Last week I sent out an email to some previous longtime Excel Homes builders asking what they are finding now that they have to shop around for a new factory.
To say I was pleasantly surprised was an understatement. Without exception the demise of Excel and their quest for a new factory have gone relatively well.
For some their former Excel sales rep had moved on to a new factory and they joined them leaving most of the complicated changeover stuff to the rep.
Others were surprised by the quality they found with their new factories but were forced to adapt to new ways of doing just about everything. Many of the former Excel builders decided that never again will they put all their eggs in one basket and placed home contracts with several factories which meant learning new procedures at many factories at the same time.
Attention to detail and quality at the new factories was mentioned by several builders. They mentioned Excel was lackluster at best for the last 18 months. One builder said the quality they have been receiving is 10 fold from what Excel was producing. That’s a good thing!
One Northeast builder said “New management and new leadership. It is great to work with companies who care about their product. With Excel you could tell it was starting to be about the bottom dollar and how they could save money. They never paid for service, they were sloppy, and they just had the feel of "we are Excel homes and no one is better than us." Well I can tell you for a fact the three I am working with are blowing them out of the water.”
A couple of others said they now have an abundance of samples.
At the end of the day the prices are virtually the same throughout. That seems to be the consensus among the builders. The huge discounting by Excel is now a thing of the past.
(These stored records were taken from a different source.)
`src/rtl/digit_pulse_gen.sv`:
```
// Digit-pulse / minor-cycle timing generator. Runs whole major cycles under
// run/step control and decodes d0, d35, ev_d0, od_d0 and major-cycle markers.
module digit_pulse_gen #(
  parameter int DIGITS_PER_MC = 36,
  parameter int MC_PER_MAJOR  = 16,
  parameter int DW            = $clog2(DIGITS_PER_MC),
  parameter int MW            = $clog2(MC_PER_MAJOR)
) (
  input  logic          clk,
  input  logic          rst_n,
  input  logic          run,
  input  logic          step,
  output logic          running,
  output logic [DW-1:0] digit,
  output logic [MW-1:0] mc,
  output logic          d0,
  output logic          d35,
  output logic          ev_d0,
  output logic          od_d0,
  output logic          major_start,
  output logic          major_end
);

  localparam logic [DW-1:0] LAST_DIGIT = DW'(DIGITS_PER_MC - 1);
  localparam logic [MW-1:0] LAST_MC    = MW'(MC_PER_MAJOR - 1);

  // ST_SHOT is the single-shot flag (ss=1); ST_CONT is continuous running.
  typedef enum logic [1:0] {
    ST_IDLE = 2'd0,
    ST_CONT = 2'd1,
    ST_SHOT = 2'd2
  } state_t;

  state_t          r_state;
  state_t          w_state_nxt;
  logic [DW-1:0]   r_digit;
  logic [DW-1:0]   w_digit_nxt;
  logic [MW-1:0]   r_mc;
  logic [MW-1:0]   w_mc_nxt;
  logic            r_armed;
  logic            w_armed_nxt;

  always_ff @(posedge clk or negedge rst_n) begin
    if (!rst_n) begin
      r_state <= ST_IDLE;
      r_digit <= '0;
      r_mc    <= '0;
      r_armed <= 1'b1;
    end else begin
      r_state <= w_state_nxt;
      r_digit <= w_digit_nxt;
      r_mc    <= w_mc_nxt;
      r_armed <= w_armed_nxt;
    end
  end

  // r_armed blocks a step that is still held from restarting; it is set
  // again only after step is seen low while idle.
  always_comb begin
    w_state_nxt = r_state;
    w_digit_nxt = r_digit;
    w_mc_nxt    = r_mc;
    w_armed_nxt = r_armed;
    case (r_state)
      ST_IDLE: begin
        w_digit_nxt = '0;
        w_mc_nxt    = '0;
        if (!step) w_armed_nxt = 1'b1;
        if (run) begin
          w_state_nxt = ST_CONT;
        end else if (step && r_armed) begin
          w_state_nxt = ST_SHOT;
          w_armed_nxt = 1'b0;
        end
      end
      ST_CONT, ST_SHOT: begin
        if (r_digit == LAST_DIGIT) begin
          w_digit_nxt = '0;
          if (r_mc == LAST_MC) begin
            w_mc_nxt    = '0;
            w_state_nxt = run ? ST_CONT : ST_IDLE;
          end else begin
            w_mc_nxt = r_mc + MW'(1);
          end
        end else begin
          w_digit_nxt = r_digit + DW'(1);
        end
      end
      default: begin
        w_state_nxt = ST_IDLE;
        w_digit_nxt = '0;
        w_mc_nxt    = '0;
      end
    endcase
  end

  assign running     = (r_state != ST_IDLE);
  assign digit       = r_digit;
  assign mc          = r_mc;
  assign d0          = running && (r_digit == '0);
  assign d35         = running && (r_digit == LAST_DIGIT);
  assign ev_d0       = d0 && !r_mc[0];
  assign od_d0       = d0 && r_mc[0];
  assign major_start = d0 && (r_mc == '0);
  assign major_end   = d35 && (r_mc == LAST_MC);

endmodule

```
The former Excel builders also found that they are not the “chosen ones.” Their new factories already had good, solid builders that have been loyal to them for years and the new Excel guys now need to prove themselves.
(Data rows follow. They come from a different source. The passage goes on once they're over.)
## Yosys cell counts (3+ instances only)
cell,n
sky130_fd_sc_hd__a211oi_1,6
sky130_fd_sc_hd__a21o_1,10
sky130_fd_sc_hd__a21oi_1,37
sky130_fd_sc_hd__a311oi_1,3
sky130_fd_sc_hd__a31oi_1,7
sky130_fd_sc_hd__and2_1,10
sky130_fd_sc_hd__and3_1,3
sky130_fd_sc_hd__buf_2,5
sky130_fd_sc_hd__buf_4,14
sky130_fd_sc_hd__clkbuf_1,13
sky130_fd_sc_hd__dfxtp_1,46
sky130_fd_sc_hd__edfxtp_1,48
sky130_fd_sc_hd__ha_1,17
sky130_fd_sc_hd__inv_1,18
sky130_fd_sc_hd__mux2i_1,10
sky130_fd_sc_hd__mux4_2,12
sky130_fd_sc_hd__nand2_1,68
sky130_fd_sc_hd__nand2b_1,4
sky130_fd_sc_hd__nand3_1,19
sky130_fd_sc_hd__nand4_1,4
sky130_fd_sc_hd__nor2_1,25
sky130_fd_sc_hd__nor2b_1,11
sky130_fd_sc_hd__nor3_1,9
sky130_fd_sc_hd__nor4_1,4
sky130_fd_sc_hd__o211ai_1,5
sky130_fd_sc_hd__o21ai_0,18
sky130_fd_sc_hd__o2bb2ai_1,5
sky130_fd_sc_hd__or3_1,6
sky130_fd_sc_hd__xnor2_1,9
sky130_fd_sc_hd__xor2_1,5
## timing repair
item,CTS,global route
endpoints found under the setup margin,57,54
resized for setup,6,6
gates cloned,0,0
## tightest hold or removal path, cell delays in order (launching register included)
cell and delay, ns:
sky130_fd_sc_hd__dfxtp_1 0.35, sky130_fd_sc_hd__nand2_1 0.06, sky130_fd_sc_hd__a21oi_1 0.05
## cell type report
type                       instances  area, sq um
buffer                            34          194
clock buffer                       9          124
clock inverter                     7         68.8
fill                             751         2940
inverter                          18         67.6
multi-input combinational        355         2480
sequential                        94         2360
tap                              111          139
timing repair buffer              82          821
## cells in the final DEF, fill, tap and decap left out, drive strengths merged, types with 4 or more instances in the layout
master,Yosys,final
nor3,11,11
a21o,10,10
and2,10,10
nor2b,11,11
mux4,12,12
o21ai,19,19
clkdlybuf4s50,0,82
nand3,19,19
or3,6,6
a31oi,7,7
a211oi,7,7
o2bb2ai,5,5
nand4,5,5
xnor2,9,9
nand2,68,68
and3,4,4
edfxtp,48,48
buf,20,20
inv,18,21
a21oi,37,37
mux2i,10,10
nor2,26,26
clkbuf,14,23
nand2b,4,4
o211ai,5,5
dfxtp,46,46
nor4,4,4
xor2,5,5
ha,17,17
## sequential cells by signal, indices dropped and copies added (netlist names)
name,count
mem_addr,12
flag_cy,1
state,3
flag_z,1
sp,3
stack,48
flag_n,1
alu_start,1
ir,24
Different ways that the engineering departments operate and how to price homes are definite challenges to some builders but that will soon pass.
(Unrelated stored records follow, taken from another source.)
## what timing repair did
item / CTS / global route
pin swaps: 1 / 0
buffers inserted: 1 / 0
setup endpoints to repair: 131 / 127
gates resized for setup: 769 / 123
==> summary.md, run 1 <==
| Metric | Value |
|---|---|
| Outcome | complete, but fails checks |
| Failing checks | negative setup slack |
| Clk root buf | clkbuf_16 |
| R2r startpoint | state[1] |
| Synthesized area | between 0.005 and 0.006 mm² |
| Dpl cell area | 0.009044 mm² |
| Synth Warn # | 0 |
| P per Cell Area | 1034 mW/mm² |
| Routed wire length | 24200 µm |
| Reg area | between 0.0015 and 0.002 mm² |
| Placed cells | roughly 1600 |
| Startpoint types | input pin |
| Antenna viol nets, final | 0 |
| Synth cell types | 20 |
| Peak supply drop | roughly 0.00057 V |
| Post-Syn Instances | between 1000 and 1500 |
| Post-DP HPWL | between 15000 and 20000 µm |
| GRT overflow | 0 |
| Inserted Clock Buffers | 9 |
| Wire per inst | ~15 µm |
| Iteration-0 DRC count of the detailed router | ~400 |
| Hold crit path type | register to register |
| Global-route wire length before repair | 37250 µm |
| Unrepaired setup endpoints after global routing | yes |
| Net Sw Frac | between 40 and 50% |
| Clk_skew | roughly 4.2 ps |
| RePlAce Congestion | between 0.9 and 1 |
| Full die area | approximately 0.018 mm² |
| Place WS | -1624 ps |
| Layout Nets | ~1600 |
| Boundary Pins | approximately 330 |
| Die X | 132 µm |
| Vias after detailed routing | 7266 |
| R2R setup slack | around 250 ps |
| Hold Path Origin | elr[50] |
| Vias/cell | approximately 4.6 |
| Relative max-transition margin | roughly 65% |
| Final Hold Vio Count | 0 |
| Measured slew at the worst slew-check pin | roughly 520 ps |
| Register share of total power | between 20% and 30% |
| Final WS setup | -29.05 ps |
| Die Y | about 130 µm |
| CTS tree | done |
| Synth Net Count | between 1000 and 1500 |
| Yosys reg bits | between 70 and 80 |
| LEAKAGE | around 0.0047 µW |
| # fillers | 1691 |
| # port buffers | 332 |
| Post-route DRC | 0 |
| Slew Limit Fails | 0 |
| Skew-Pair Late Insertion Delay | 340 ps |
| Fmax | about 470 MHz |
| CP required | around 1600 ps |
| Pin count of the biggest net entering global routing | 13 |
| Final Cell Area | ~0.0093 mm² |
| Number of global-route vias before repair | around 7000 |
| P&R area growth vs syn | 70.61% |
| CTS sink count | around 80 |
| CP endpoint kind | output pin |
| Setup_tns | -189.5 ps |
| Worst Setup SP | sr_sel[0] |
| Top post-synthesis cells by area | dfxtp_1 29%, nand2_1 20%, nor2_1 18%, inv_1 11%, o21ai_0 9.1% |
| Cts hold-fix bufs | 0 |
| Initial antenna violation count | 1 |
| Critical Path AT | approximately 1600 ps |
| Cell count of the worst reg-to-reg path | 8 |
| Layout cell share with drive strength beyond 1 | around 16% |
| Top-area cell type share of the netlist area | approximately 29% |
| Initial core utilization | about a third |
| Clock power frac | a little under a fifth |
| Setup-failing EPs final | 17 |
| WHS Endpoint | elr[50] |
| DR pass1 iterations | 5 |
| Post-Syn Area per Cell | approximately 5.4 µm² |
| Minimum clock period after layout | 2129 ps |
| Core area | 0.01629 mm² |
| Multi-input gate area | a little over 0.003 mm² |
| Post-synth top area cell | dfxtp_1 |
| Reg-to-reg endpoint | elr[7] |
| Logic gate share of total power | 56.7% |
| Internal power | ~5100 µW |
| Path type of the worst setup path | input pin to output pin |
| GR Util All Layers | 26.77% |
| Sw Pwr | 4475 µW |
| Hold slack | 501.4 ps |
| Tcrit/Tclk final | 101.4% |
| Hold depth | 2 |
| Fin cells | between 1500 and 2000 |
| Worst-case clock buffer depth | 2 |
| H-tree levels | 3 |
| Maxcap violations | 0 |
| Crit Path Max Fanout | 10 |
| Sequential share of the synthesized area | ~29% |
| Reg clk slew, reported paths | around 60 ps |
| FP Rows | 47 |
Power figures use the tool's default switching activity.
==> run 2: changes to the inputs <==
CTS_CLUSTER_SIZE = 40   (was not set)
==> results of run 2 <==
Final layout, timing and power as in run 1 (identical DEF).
Another builder sent me this “New factories are hard to work with even the best of them. It takes years to learn how each other processes work, build relationships, get proper attention and work through problems. I wish I could go back to where we were 6 months ago but unfortunately that is not an option. So everyone, including myself, are having a tough time acclimating to the “new” way to conduct business.”
Overall, this has become a very positive thing for everyone. Too bad it had to happen at the expense of one of the oldest and biggest brands in modular.